Problem to solve
Only the lines from the top of the data through the line with "after floorplan: 291.0" should be repeated, each exactly as written.

Records for this exercise
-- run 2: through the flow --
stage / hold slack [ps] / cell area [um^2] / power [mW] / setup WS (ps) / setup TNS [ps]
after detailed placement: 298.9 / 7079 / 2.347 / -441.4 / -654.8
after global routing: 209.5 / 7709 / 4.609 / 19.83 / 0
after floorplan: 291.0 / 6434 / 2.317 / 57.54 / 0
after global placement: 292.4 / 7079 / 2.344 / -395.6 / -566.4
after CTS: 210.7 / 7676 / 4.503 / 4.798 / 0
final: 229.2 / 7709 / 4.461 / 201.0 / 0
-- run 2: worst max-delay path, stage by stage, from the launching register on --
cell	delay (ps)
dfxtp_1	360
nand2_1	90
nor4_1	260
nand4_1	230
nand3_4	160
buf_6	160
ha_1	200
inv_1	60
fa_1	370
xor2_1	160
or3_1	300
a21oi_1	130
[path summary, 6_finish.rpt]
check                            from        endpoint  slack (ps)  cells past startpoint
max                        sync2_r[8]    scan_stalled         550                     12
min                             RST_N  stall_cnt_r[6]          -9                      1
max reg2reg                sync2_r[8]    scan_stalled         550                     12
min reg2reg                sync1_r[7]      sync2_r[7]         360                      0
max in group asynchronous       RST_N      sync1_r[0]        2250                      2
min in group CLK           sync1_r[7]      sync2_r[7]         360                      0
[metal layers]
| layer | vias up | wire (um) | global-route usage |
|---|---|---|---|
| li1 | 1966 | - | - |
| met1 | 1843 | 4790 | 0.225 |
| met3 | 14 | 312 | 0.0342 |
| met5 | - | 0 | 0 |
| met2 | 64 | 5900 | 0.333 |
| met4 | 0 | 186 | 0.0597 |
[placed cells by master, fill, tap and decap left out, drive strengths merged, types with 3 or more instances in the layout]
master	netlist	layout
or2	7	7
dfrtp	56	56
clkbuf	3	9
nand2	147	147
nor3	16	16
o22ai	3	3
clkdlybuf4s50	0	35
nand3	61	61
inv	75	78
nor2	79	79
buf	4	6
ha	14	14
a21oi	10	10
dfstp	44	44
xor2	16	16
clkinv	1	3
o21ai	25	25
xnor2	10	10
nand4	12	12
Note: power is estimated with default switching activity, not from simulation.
$ cat config.mk
export PLATFORM = sky130hd
export DESIGN_NAME = pc_branch_ctrl
export DESIGN_NICKNAME = d
export VERILOG_FILES = /design/src/rtl/core_pkg.sv /design/src/rtl/branch_lut.sv /design/src/rtl/pc_branch_ctrl.sv
export SDC_FILE = /design/constraint.sdc
export NUM_CORES = 1
export LEC_CHECK = 0
export ABC_CLOCK_PERIOD_IN_PS = 3100
export CAP_MARGIN = 20
export CORE_UTILIZATION = 45
export DETAILED_ROUTE_END_ITERATION = 10
export GPL_TIMING_DRIVEN = 1
export PLACE_DENSITY = 0.86
export RECOVER_POWER = 25
export SYNTH_ARGS = -nofsm -noshare
export SYNTH_HDL_FRONTEND = slang
export SYNTH_SLANG_ARGS = --single-unit
$ cat constraint.sdc
create_clock -name Clk -period 3.1 [get_ports Clk]
set_input_delay 0.62 -clock Clk [delete_from_list [all_inputs] [get_ports Clk]]
set_output_delay 0.62 -clock Clk [all_outputs]
set_load 0.01 [all_outputs]
**src/rtl/mips_cpu_muldiv_pkg.sv**
```systemverilog
`default_nettype none
// ============================================================================
// Module   : mips_cpu_muldiv_pkg
// Purpose  : Shared op codes, FSM state type and op-decode helpers for the
//            iterative multiply/divide sequencer.
// Revision : 1.0 - initial release
// ============================================================================
package mips_cpu_muldiv_pkg;

  // Op codes match the ALU control encoding used by decode
  localparam logic [3:0] OP_MULT  = 4'b0000;
  localparam logic [3:0] OP_MULTU = 4'b1001;
  localparam logic [3:0] OP_DIV   = 4'b1101;
  localparam logic [3:0] OP_DIVU  = 4'b1100;

  typedef enum logic [1:0] {
    IDLE = 2'd0,
    RUN  = 2'd1,
    FIX  = 2'd2
  } muldiv_state_t;

  function automatic logic op_is_valid(input logic [3:0] op);
    return (op == OP_MULT) || (op == OP_MULTU) || (op == OP_DIV) || (op == OP_DIVU);
  endfunction

  function automatic logic op_is_div(input logic [3:0] op);
    return (op == OP_DIV) || (op == OP_DIVU);
  endfunction

  function automatic logic op_is_signed(input logic [3:0] op);
    return (op == OP_MULT) || (op == OP_DIV);
  endfunction

endpackage
`default_nettype wire

```
**src/rtl/mips_cpu_muldiv_if.sv**
```systemverilog
`default_nettype none
// ============================================================================
// Module   : mips_cpu_muldiv_if
// Purpose  : Execute-stage bus between the CPU pipeline and the mul/div unit.
//            master = pipeline side, slave = mul/div sequencer.
// Revision : 1.0 - initial release
// ============================================================================
interface mips_cpu_muldiv_if #(
  parameter int WIDTH = 32
);
  logic             start;
  logic [3:0]       op;
  logic [WIDTH-1:0] op1;
  logic [WIDTH-1:0] op2;
  logic             cancel;
  logic             mthi;
  logic             mtlo;
  logic [WIDTH-1:0] wdata;
  logic             busy;
  logic             done;
  logic [WIDTH-1:0] hi;
  logic [WIDTH-1:0] lo;

  modport master (
    output start, op, op1, op2, cancel, mthi, mtlo, wdata,
    input  busy, done, hi, lo
  );

  modport slave (
    input  start, op, op1, op2, cancel, mthi, mtlo, wdata,
    output busy, done, hi, lo
  );
endinterface
`default_nettype wire

```
**src/rtl/mips_cpu_muldiv_step.sv**
```systemverilog
`default_nettype none
// ============================================================================
// Module   : mips_cpu_muldiv_step
// Purpose  : One combinational iteration of the mul/div loop.
//            Multiply: acc = {partial product, remaining multiplier bits};
//                      add operand on acc[0], then shift right (LSB first).
//            Divide  : acc = {remainder, remaining dividend bits};
//                      shift left, trial-subtract operand, restore on borrow.
// Revision : 1.0 - initial release
// ============================================================================
module mips_cpu_muldiv_step #(
  parameter int WIDTH = 32
) (
  input  wire logic               i_div,
  input  wire logic [2*WIDTH-1:0] i_acc,
  input  wire logic [WIDTH-1:0]   i_operand,
  output logic      [2*WIDTH-1:0] o_acc
);

  logic [WIDTH:0]   w_sum;
  logic [WIDTH:0]   w_shift_hi;
  logic             w_less;
  logic [WIDTH-1:0] w_diff;

  // Single shift-add or restoring-divide iteration
  always_comb begin
    w_sum      = {1'b0, i_acc[2*WIDTH-1:WIDTH]} + (i_acc[0] ? {1'b0, i_operand} : '0);
    // Shifted remainder needs one extra bit: remainder < divisor may use bit WIDTH-1
    w_shift_hi = i_acc[2*WIDTH-1:WIDTH-1];
    w_less     = (w_shift_hi < {1'b0, i_operand});
    // Only consumed when no borrow, so the result fits in WIDTH bits
    w_diff     = w_shift_hi[WIDTH-1:0] - i_operand;
    if (i_div) begin
      if (w_less) o_acc = {w_shift_hi[WIDTH-1:0], i_acc[WIDTH-2:0], 1'b0};
      else        o_acc = {w_diff, i_acc[WIDTH-2:0], 1'b1};
    end else begin
      o_acc = {w_sum, i_acc[WIDTH-1:1]};
    end
  end

endmodule
`default_nettype wire

```
**src/rtl/mips_cpu_muldiv_seq.sv**
```systemverilog
`default_nettype none
// ============================================================================
// Module   : mips_cpu_muldiv_seq
// Purpose  : Iterative MULT/MULTU/DIV/DIVU sequencer owning HI/LO.
//            Operates on magnitudes for WIDTH iterations, then applies sign
//            correction in one FIX cycle before writing HI/LO.
// Revision : 1.0 - initial release
// ============================================================================
module mips_cpu_muldiv_seq
  import mips_cpu_muldiv_pkg::*;
#(
  parameter int WIDTH = 32
) (
  input  wire logic          clk,
  input  wire logic          reset,
  mips_cpu_muldiv_if.slave   bus
);

  localparam int CW = $clog2(WIDTH);

  muldiv_state_t      r_state;
  muldiv_state_t      w_next;
  logic [CW-1:0]      r_count;
  logic [2*WIDTH-1:0] r_acc;
  logic [2*WIDTH-1:0] w_step_acc;
  logic [WIDTH-1:0]   r_operand;
  logic               r_div;
  logic               r_neg_q;   // product / quotient must be negated
  logic               r_neg_r;   // remainder takes the dividend's sign
  logic               r_div0;
  logic [WIDTH-1:0]   r_hi;
  logic [WIDTH-1:0]   r_lo;
  logic               r_done;

  logic               w_start;
  logic               w_sgn;
  logic [WIDTH-1:0]   w_mag1;
  logic [WIDTH-1:0]   w_mag2;
  logic [2*WIDTH-1:0] w_prod;
  logic [WIDTH-1:0]   w_quot;
  logic [WIDTH-1:0]   w_rem;
  logic [WIDTH-1:0]   w_res_hi;
  logic [WIDTH-1:0]   w_res_lo;

  assign w_start = bus.start && !bus.cancel && op_is_valid(bus.op);
  assign w_sgn   = op_is_signed(bus.op);
  assign w_mag1  = (w_sgn && bus.op1[WIDTH-1]) ? -bus.op1 : bus.op1;
  assign w_mag2  = (w_sgn && bus.op2[WIDTH-1]) ? -bus.op2 : bus.op2;

  mips_cpu_muldiv_step #(.WIDTH(WIDTH)) u_step (
    .i_div     (r_div),
    .i_acc     (r_acc),
    .i_operand (r_operand),
    .o_acc     (w_step_acc)
  );

  // Sign correction of the magnitude result. With a zero divisor the loop
  // leaves |op1| as remainder, so re-signing it restores op1 exactly.
  always_comb begin
    w_prod   = r_neg_q ? -r_acc : r_acc;
    w_quot   = r_div0 ? '1 : (r_neg_q ? -r_acc[WIDTH-1:0] : r_acc[WIDTH-1:0]);
    w_rem    = r_neg_r ? -r_acc[2*WIDTH-1:WIDTH] : r_acc[2*WIDTH-1:WIDTH];
    w_res_hi = r_div ? w_rem  : w_prod[2*WIDTH-1:WIDTH];
    w_res_lo = r_div ? w_quot : w_prod[WIDTH-1:0];
  end

  // Next-state logic: IDLE -> RUN -> FIX -> IDLE, cancel aborts to IDLE
  always_comb begin
    w_next = r_state;
    case (r_state)
      IDLE:    if (w_start) w_next = RUN;
      RUN:     if (bus.cancel) w_next = IDLE;
               else if (r_count == CW'(WIDTH - 1)) w_next = FIX;
      FIX:     w_next = IDLE;
      default: w_next = IDLE;
    endcase
  end

  // State register
  always_ff @(posedge clk or posedge reset) begin
    if (reset) r_state <= IDLE;
    else       r_state <= w_next;
  end

  // Operand capture on issue and one loop iteration per RUN cycle
  always_ff @(posedge clk or posedge reset) begin
    if (reset) begin
      r_acc     <= '0;
      r_count   <= '0;
      r_operand <= '0;
      r_div     <= 1'b0;
      r_neg_q   <= 1'b0;
      r_neg_r   <= 1'b0;
      r_div0    <= 1'b0;
    end else if (r_state == IDLE) begin
      if (w_start) begin
        // Low half of acc is preloaded with the bits the loop consumes
        r_acc     <= {{WIDTH{1'b0}}, op_is_div(bus.op) ? w_mag1 : w_mag2};
        r_operand <= op_is_div(bus.op) ? w_mag2 : w_mag1;
        r_div     <= op_is_div(bus.op);
        r_neg_q   <= w_sgn && (bus.op1[WIDTH-1] ^ bus.op2[WIDTH-1]);
        r_neg_r   <= w_sgn && bus.op1[WIDTH-1];
        r_div0    <= op_is_div(bus.op) && (bus.op2 == '0);
        r_count   <= '0;
      end
    end else if (r_state == RUN && !bus.cancel) begin
      r_acc   <= w_step_acc;
      r_count <= r_count + 1'b1;
    end
  end

  // HI/LO: MTHI/MTLO in IDLE, op result at end of FIX, done pulse follows
  always_ff @(posedge clk or posedge reset) begin
    if (reset) begin
      r_hi   <= '0;
      r_lo   <= '0;
      r_done <= 1'b0;
    end else begin
      r_done <= 1'b0;
      if (r_state == IDLE && !bus.cancel) begin
        if (bus.mthi) r_hi <= bus.wdata;
        if (bus.mtlo) r_lo <= bus.wdata;
      end else if (r_state == FIX && !bus.cancel) begin
        r_hi   <= w_res_hi;
        r_lo   <= w_res_lo;
        r_done <= 1'b1;
      end
    end
  end

  assign bus.busy = (r_state != IDLE);
  assign bus.done = r_done;
  assign bus.hi   = r_hi;
  assign bus.lo   = r_lo;

endmodule
`default_nettype wire

```
**src/flat_wrapper.sv**
```systemverilog
// flat-port wrapper written by rule: the top's interface ports become plain ports
module mips_cpu_muldiv_seq_flat import mips_cpu_muldiv_pkg::*;
#(
  parameter int WIDTH = 32
)
  (clk, reset, bus_start, bus_op, bus_op1, bus_op2, bus_cancel, bus_mthi, bus_mtlo, bus_wdata, bus_busy, bus_done, bus_hi, bus_lo);
  mips_cpu_muldiv_if #(.WIDTH(WIDTH)) bus_i ();
  input  wire logic clk;
  input  wire logic reset;
  input wire logic [$bits(bus_i.start)-1:0] bus_start;
  input wire logic [$bits(bus_i.op)-1:0] bus_op;
  input wire logic [$bits(bus_i.op1)-1:0] bus_op1;
  input wire logic [$bits(bus_i.op2)-1:0] bus_op2;
  input wire logic [$bits(bus_i.cancel)-1:0] bus_cancel;
  input wire logic [$bits(bus_i.mthi)-1:0] bus_mthi;
  input wire logic [$bits(bus_i.mtlo)-1:0] bus_mtlo;
  input wire logic [$bits(bus_i.wdata)-1:0] bus_wdata;
  output wire logic [$bits(bus_i.busy)-1:0] bus_busy;
  output wire logic [$bits(bus_i.done)-1:0] bus_done;
  output wire logic [$bits(bus_i.hi)-1:0] bus_hi;
  output wire logic [$bits(bus_i.lo)-1:0] bus_lo;
  assign bus_i.start = bus_start;
  assign bus_i.op = bus_op;
  assign bus_i.op1 = bus_op1;
  assign bus_i.op2 = bus_op2;
  assign bus_i.cancel = bus_cancel;
  assign bus_i.mthi = bus_mthi;
  assign bus_i.mtlo = bus_mtlo;
  assign bus_i.wdata = bus_wdata;
  assign bus_busy = bus_i.busy;
  assign bus_done = bus_i.done;
  assign bus_hi = bus_i.hi;
  assign bus_lo = bus_i.lo;
  mips_cpu_muldiv_seq #(.WIDTH(WIDTH)) u_core (.clk(clk), .reset(reset), .bus(bus_i));
endmodule
```
**config.mk**
```make
export PLATFORM = sky130hd
export DESIGN_NAME = mips_cpu_muldiv_seq_flat
export DESIGN_NICKNAME = d
export VERILOG_FILES = /design/src/rtl/mips_cpu_muldiv_pkg.sv /design/src/rtl/mips_cpu_muldiv_if.sv /design/src/rtl/mips_cpu_muldiv_step.sv /design/src/rtl/mips_cpu_muldiv_seq.sv /design/src/flat_wrapper.sv
export SDC_FILE = /design/constraint.sdc
export NUM_CORES = 1
export LEC_CHECK = 0
export CAP_MARGIN = 10
export CORE_ASPECT_RATIO = 1.1
export CORE_MARGIN = 2
export CORE_UTILIZATION = 32
export DETAILED_ROUTE_END_ITERATION = 16
export PLACE_DENSITY = 0.48
export REMOVE_ABC_BUFFERS = 1
export SLEW_MARGIN = 5
export SYNTH_ARGS = -nofsm -noshare
export SYNTH_HDL_FRONTEND = slang
export SYNTH_SLANG_ARGS = --single-unit
```
**constraint.sdc**
```tcl
create_clock -name clk -period 8.2 [get_ports clk]
set_input_delay 0.82 -clock clk [delete_from_list [all_inputs] [get_ports clk]]
set_output_delay 0.82 -clock clk [all_outputs]
set_load 0.05 [all_outputs]
```
==> impl_metrics.json, run 1 <==
{
  "regToRegSetupSlack_ns": 3.89,
  "synthFlopType": "dfrtp_1",
  "worstHoldEndpoint": "u_core.bus.hi[11]",
  "crit_fanout": 13,
  "cts_resized": 0,
  "synth_cell_types": 78,
  "maxCapViolCount": 0,
  "worstPathCellList": "ha_1 -> nor2b_1 -> o31ai_1 -> o21ai_1 -> a21o_1 -> a211oi_1 -> nor3_1 -> o211ai_1 -> buf_4 -> nand2_1 -> buf_4 -> a311oi_1 -> o21ai_0",
  "overflow": 0,
  "gp_congestion": 0.9492,
  "cts_setup_buffers": 0,
  "min_path_cells": 2,
  "detail_route.vias_per_cell": 5.621,
  "regArea_um2": 4305,
  "ys_warn_count": 0,
  "core-area_um2": 45350,
  "synth_edf_count": 0,
  "setup_tns_ns": 0,
  "htreeDepth": 4,
  "die_y_um": 228.1,
  "routed_wl_um": 57540,
  "ir_drop_v": 0.0001469,
  "p_per_area_nw_per_um2": 337.4,
  "die_w_um": 207.7,
  "first_pass_iters": 5,
  "setup.worst_path.end_class": "flop",
  "syn_to_final_growth_pct": 19.55,
  "path_clk_slew_ns": 0.08,
  "io-pin-count": 172,
  "drive_gt1_frac": 0.04520,
  "critPathArrivalTime_ns": 4.66,
  "dieArea_um2": 47370,
  "clock-sinks": 172,
  "max_stage_delay_ns": 0.57,
  "hold_path_class": "flop to flop",
  "fin_cells": 2580,
  "rr_endpoint": "u_core.r_acc[39]",
  "worst-setup-path-type": "flop to flop",
  "antenna_found_initial": 0,
  "wire_per_inst_um": 22.30,
  "clock-root-buffer": "clkbuf_16",
  "rsz0062_at_grt": "false",
  "numCtsBuffers": 17,
  "final_common_cell": "nand2_1",
  "ys_ff_latch": 172,
  "clock_skew_ns": 0.01304,
  "leakage_uw": 0.007177,
  "worst_r2r_path_depth": 13,
  "yosysSeqAreaShare": 0.2947,
  "num-nets-final": 2156,
  "yosys.area.top_type": "dfrtp_1",
  "synth_top_area_frac": 0.2947,
  "dp_hpwl_um": 43140,
  "n_fill_cell": 4747,
  "grt_usage": 0.2421,
  "hold_path_startpoint": "u_core.bus.hi[11]",
  "synthCells": 1879,
  "ant_nets": 0,
  "rows": 82,
  "crit_path_top_delay_cell": "dfrtp_1",
  "holdBufCountCts": 0,
  "syn_area_per_cell_um2": 7.774,
  "clockBufferDepth": 2,
  "critPathLaunchType": "flop",
  "fin_total_pwr_uw": 5892,
  "fin_crit_sh": 0.5258,
  "vias": 14500,
  "max_freq_ghz": 0.2319,
  "dp_cells": 2547,
  "drc": 0,
  "max_slew.worst_pin.slew_ns": 1.128,
  "status": "finished clean",
  "slew_headroom": 0.2472,
  "grt_pass1_vias": 13970,
  "final_max_slew_viol_count": 0,
  "grt_max_degree": 116,
  "synthArstFlopShare": 1.000,
  "grt_pass1_wl_um": 87660,
  "hold_ws_ns": 0.4813,
  "clock_latency_ns": 0.51,
  "initial_core_util": 0.3221,
  "worst_path_most_repeated_cell": "buf_4",
  "fin_crit_ns": 4.312,
  "syn_area_um2": 14610,
  "hold_viol_final": 0,
  "drt_iter0_markers": 1172,
  "cts_tree": "done",
  "multiInputGateArea_um2": 9676,
  "final_cell_mix": "nand2_1 (230), o21ai_0 (209), clkdlybuf4s50_1 (171), dfrtp_1 (171), nor2_1 (154)",
  "io_buffer_count": 171,
  "post-route-util": 0.3851,
  "finalSetupViolations": 0,
  "required_ns": 8.54,
  "rr_startpoint": "u_core.r_acc[32]",
  "synth_area_leaders": "dfrtp_1 (29%), o21ai_0 (7.2%), ha_1 (6.0%)"
}
-- how the worst max path moves through the flow --
stage	startpoint	endpoint	depth (start not counted)
after floorplan	reset	u_core.bus.done	1
after global placement	bus_op2[12]	u_core.r_operand[30]	10
after detailed placement	bus_op2[10]	u_core.r_operand[30]	10
after CTS	u_core.r_acc[32]	u_core.r_acc[39]	13
after global routing	u_core.r_acc[32]	u_core.r_acc[39]	13
final	u_core.r_acc[32]	u_core.r_acc[39]	13
-- synth_stat cells, drive strengths merged, types with 3 or more instances --
library cell    n
o21ai         233
nand2         232
dfrtp         172
nor2          157
a21oi         140
xnor2         100
clkbuf         98
xor2           72
nand3          71
ha             70
inv            60
mux2i          46
nor3           37
o221ai         33
a21o           29
o22ai          28
o31ai          28
o211ai         18
buf            17
nor4           17
o41ai          17
or3            17
a22oi          16
a211oi         15
nand2b         15
nor2b          15
a31oi          11
o21a           10
or4            10
nand4           8
and3            7
and2            6
nand3b          6
o21bai          6
o31a            6
a221oi          5
or2             5
nor4b           4
a21boi          3
a311o           3
a311oi          3
a41oi           3
and4            3
nor3b           3
-- critical path, delay by kind of cell (launching register included) --
kind | cells | cell delay, ns
fa+ha+maj | 1 | 0.30
simple gates | 3 | 0.62
flops | 1 | 0.57
compound gates | 7 | 2.04
buf+inv | 2 | 0.61
-- report_power, final --
part | switching, uW | leakage (uW) | total, uW | internal [uW]
combinational | 2110 | 0.00471 | 3470 | 1360
clock | 427 | 0.000299 | 897 | 470
sequential | 422 | 0.00217 | 1530 | 1100
-- registers in the layout, indices dropped and copies added (netlist names), 2 cells and up --
| register | cells |
|---|---|
| u_core.r_state | 2 |
| u_core.bus.hi | 32 |
| u_core.r_operand | 32 |
| u_core.bus.lo | 32 |
| u_core.r_acc | 64 |
| u_core.r_count | 5 |
-- cell type report --
class / instances / area share
Antenna cell: 1 / 0.0001433
Clock buffer: 19 / 0.02537
Clock inverter: 13 / 0.01003
Inverter: 60 / 0.01333
Multi-Input combinational cell: 1532 / 0.5541
Sequential cell: 172 / 0.2466
Tap cell: 588 / 0.04213
Timing Repair Buffer: 195 / 0.1083
-- layer usage --
layer / share of wire / global-route usage / vias to the layer above
li1: - / - / 7015
met1: 0.45 / 0.3205 / 7009
met2: 0.48 / 0.4048 / 416
met3: 0.047 / 0.04116 / 63
met4: 0.021 / 0.06981 / 0
met5: 0 / 0 / -
-- cells by family (layout without fill, tap and decap cells) --
| kind of cell | Yosys count | count (layout) | synth area share |
|---|---|---|---|
| buffers and inverters | 175 | 287 | 0.04626 |
| AOI/OAI and AO/OA | 621 | 621 | 0.2631 |
| DFF | 172 | 172 | 0.2947 |
| other | 0 | 1 | 0 |
| xor gates and xnor gates | 172 | 172 | 0.1031 |
| muxes | 46 | 46 | 0.03152 |
| and+or+nand+nor | 621 | 621 | 0.1986 |
| adders and majority gates | 72 | 72 | 0.06270 |
-- metrics by stage --
stage / area [um^2] / setup WS, ns
floorplan: 14160 / 2.720
detailed placement: 16840 / 3.874
finish: 17460 / 3.888
global placement: 16840 / 3.929
CTS: 17460 / 3.952
global route: 17460 / 3.545
Note: power is estimated with default switching activity, not from simulation.
==> run 2, diff against run 1 <==
--- a/config.mk
+++ b/config.mk
@@ -10,7 +10,7 @@
 export CORE_MARGIN = 2
 export CORE_UTILIZATION = 32
 export DETAILED_ROUTE_END_ITERATION = 16
-export PLACE_DENSITY = 0.48
+export PLACE_DENSITY = 0.49
 export REMOVE_ABC_BUFFERS = 1
 export SLEW_MARGIN = 5
 export SYNTH_ARGS = -nofsm -noshare
==> constraint.sdc (replaced) <==
create_clock -name clk -period 3.72 [get_ports clk]
set_input_delay 0.372 -clock clk [delete_from_list [all_inputs] [get_ports clk]]
set_output_delay 0.372 -clock clk [all_outputs]
set_load 0.05 [all_outputs]
==> run 2 against run 1 <==
Compared with the run above: wire length is 2.3% higher; clock power is 110% higher; flip-flop and latch count stayed put; core utilization is 1.8 points higher; sequential power is 100% higher; worst hold slack worse by 0.10 ns; register-to-register slack worse by 3.7 ns; fmax is 24% higher; die area stayed put; first-iteration DRC count is 13% lower; largest power group unchanged; sequential share of layout area is 1.1 points lower; clock-buffer cell count is 1 higher.
==> impl_metrics.json, run 2 (synthesized netlist as in run 1, its figures left out) <==
{
  "core-area_um2": 45350,
  "crit_fanout": 9,
  "max_slew.worst_pin.slew_ns": 0.8385,
  "drc": 0,
  "swShare": 0.4903,
  "drive_gt1_frac": 0.09104,
  "grt_usage": 0.2459,
  "critPathArrivalTime_ns": 3.84,
  "setup_tns_ns": 0,
  "p_sw_uw": 6667,
  "path_clk_slew_ns": 0.07,
  "required_ns": 4.08,
  "wire_per_inst_um": 22.07,
  "clkPwrFrac": 0.139,
  "slew_headroom": 0.4390,
  "initial_core_util": 0.3221,
  "grt_max_degree": 84,
  "hold_viol_final": 0,
  "cts_tree": "done",
  "drt_iter0_markers": 1018,
  "vias": 15030,
  "syn_to_final_growth_pct": 25.07,
  "setup.worst_path.end_class": "flop",
  "detail_route.vias_per_cell": 5.638,
  "die_y_um": 228.1,
  "overflow": 0,
  "die_w_um": 207.7,
  "fin_crit_sh": 0.9362,
  "ant_nets": 0,
  "first_pass_iters": 5,
  "post-route-util": 0.4029,
  "status": "finished clean",
  "io_buffer_count": 171,
  "max_stage_delay_ns": 0.45,
  "fin_crit_ns": 3.483,
  "fin_total_pwr_uw": 13600,
  "grt_pass1_vias": 14680,
  "antenna_found_initial": 1,
  "clock-root-buffer": "clkbuf_16",
  "maxCapViolCount": 0,
  "hold_path_class": "input port to asynchronous set/reset pin",
  "final_max_slew_viol_count": 0,
  "ir_drop_v": 0.0003665,
  "final_cell_mix": "nand2_1 (230), o21ai_0 (207), clkdlybuf4s50_1 (171), dfrtp_1 (171), nor2_1 (153)",
  "cts_setup_buffers": 0,
  "largest_reg_flops": 64,
  "worst-setup-path-type": "flop to flop",
  "clock_skew_ns": 0.01484,
  "routed_wl_um": 58850,
  "critPathLaunchType": "flop",
  "clock-sinks": 172,
  "dp_cells": 2632,
  "p_comb_frac": 0.636,
  "final_common_cell": "nand2_1",
  "clock_latency_ns": 0.47,
  "p_seq_frac": 0.225,
  "num-nets-final": 2241,
  "internal-power_uw": 6931,
  "leakage_uw": 0.007672,
  "finalSetupViolations": 0,
  "dieArea_um2": 47370,
  "crit_path_top_delay_cell": "dfrtp_1",
  "largest-register": "u_core.r_acc",
  "dp_hpwl_um": 45690,
  "worstPathCellList": "inv_1 -> buf_4 -> nor2_1 -> ha_1 -> o21a_1 -> o31ai_2 -> a21oi_1 -> a211oi_2 -> a21oi_2 -> o41a_1 -> a221oi_2 -> xor2_1 -> o31ai_1 -> a31o_2",
  "clockBufferDepth": 2,
  "fin_cells": 2666,
  "rows": 82,
  "io-pin-count": 172,
  "p_per_area_nw_per_um2": 744.3,
  "gp_congestion": 0.9368,
  "max_freq_ghz": 0.2871,
  "grt_pass1_wl_um": 89810,
  "htreeDepth": 4,
  "numCtsBuffers": 17
}
[run 2: cell types whose count changed in the layout (fill, tap and decap cells not counted), sizes merged]
cell / delta
buf: +85
clkbuf: +1
clkinv: +3
diode: +1
inv: -4
[run 2: layout make-up]
type                            count  area (um^2)
Clock inverter                     12        135.1
Inverter                           60        230.2
Clock buffer                       20        456.7
Fill cell                        4767        27080
Tap cell                          588        735.7
Sequential cell                   172         4305
Timing Repair Buffer              280         2625
Antenna cell                        2        5.005
Multi-Input combinational cell   1532         9776
[run 2: what timing repair did]
item / in CTS / in global routing
endpoints found under the hold margin: 0 / 0
gates resized for setup: 2 / 19
hold buffers: 0 / 0
endpoints found under the setup margin: 1 / 12
pin swaps: 0 / 4
[run 2: critical path, delay by kind of cell, from the launching register on]
kind	cells	cell delay (ns)
buffers and inverters	2	0.36
adder cells (fa/ha/maj)	1	0.33
AO/OA/AOI/OAI	9	1.97
AND/OR/NAND/NOR	1	0.07
flip-flops	1	0.45
XOR/XNOR	1	0.20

Response
-- run 2: through the flow --
stage / hold slack [ps] / cell area [um^2] / power [mW] / setup WS (ps) / setup TNS [ps]
after detailed placement: 298.9 / 7079 / 2.347 / -441.4 / -654.8
after global routing: 209.5 / 7709 / 4.609 / 19.83 / 0
after floorplan: 291.0 / 6434 / 2.317 / 57.54 / 0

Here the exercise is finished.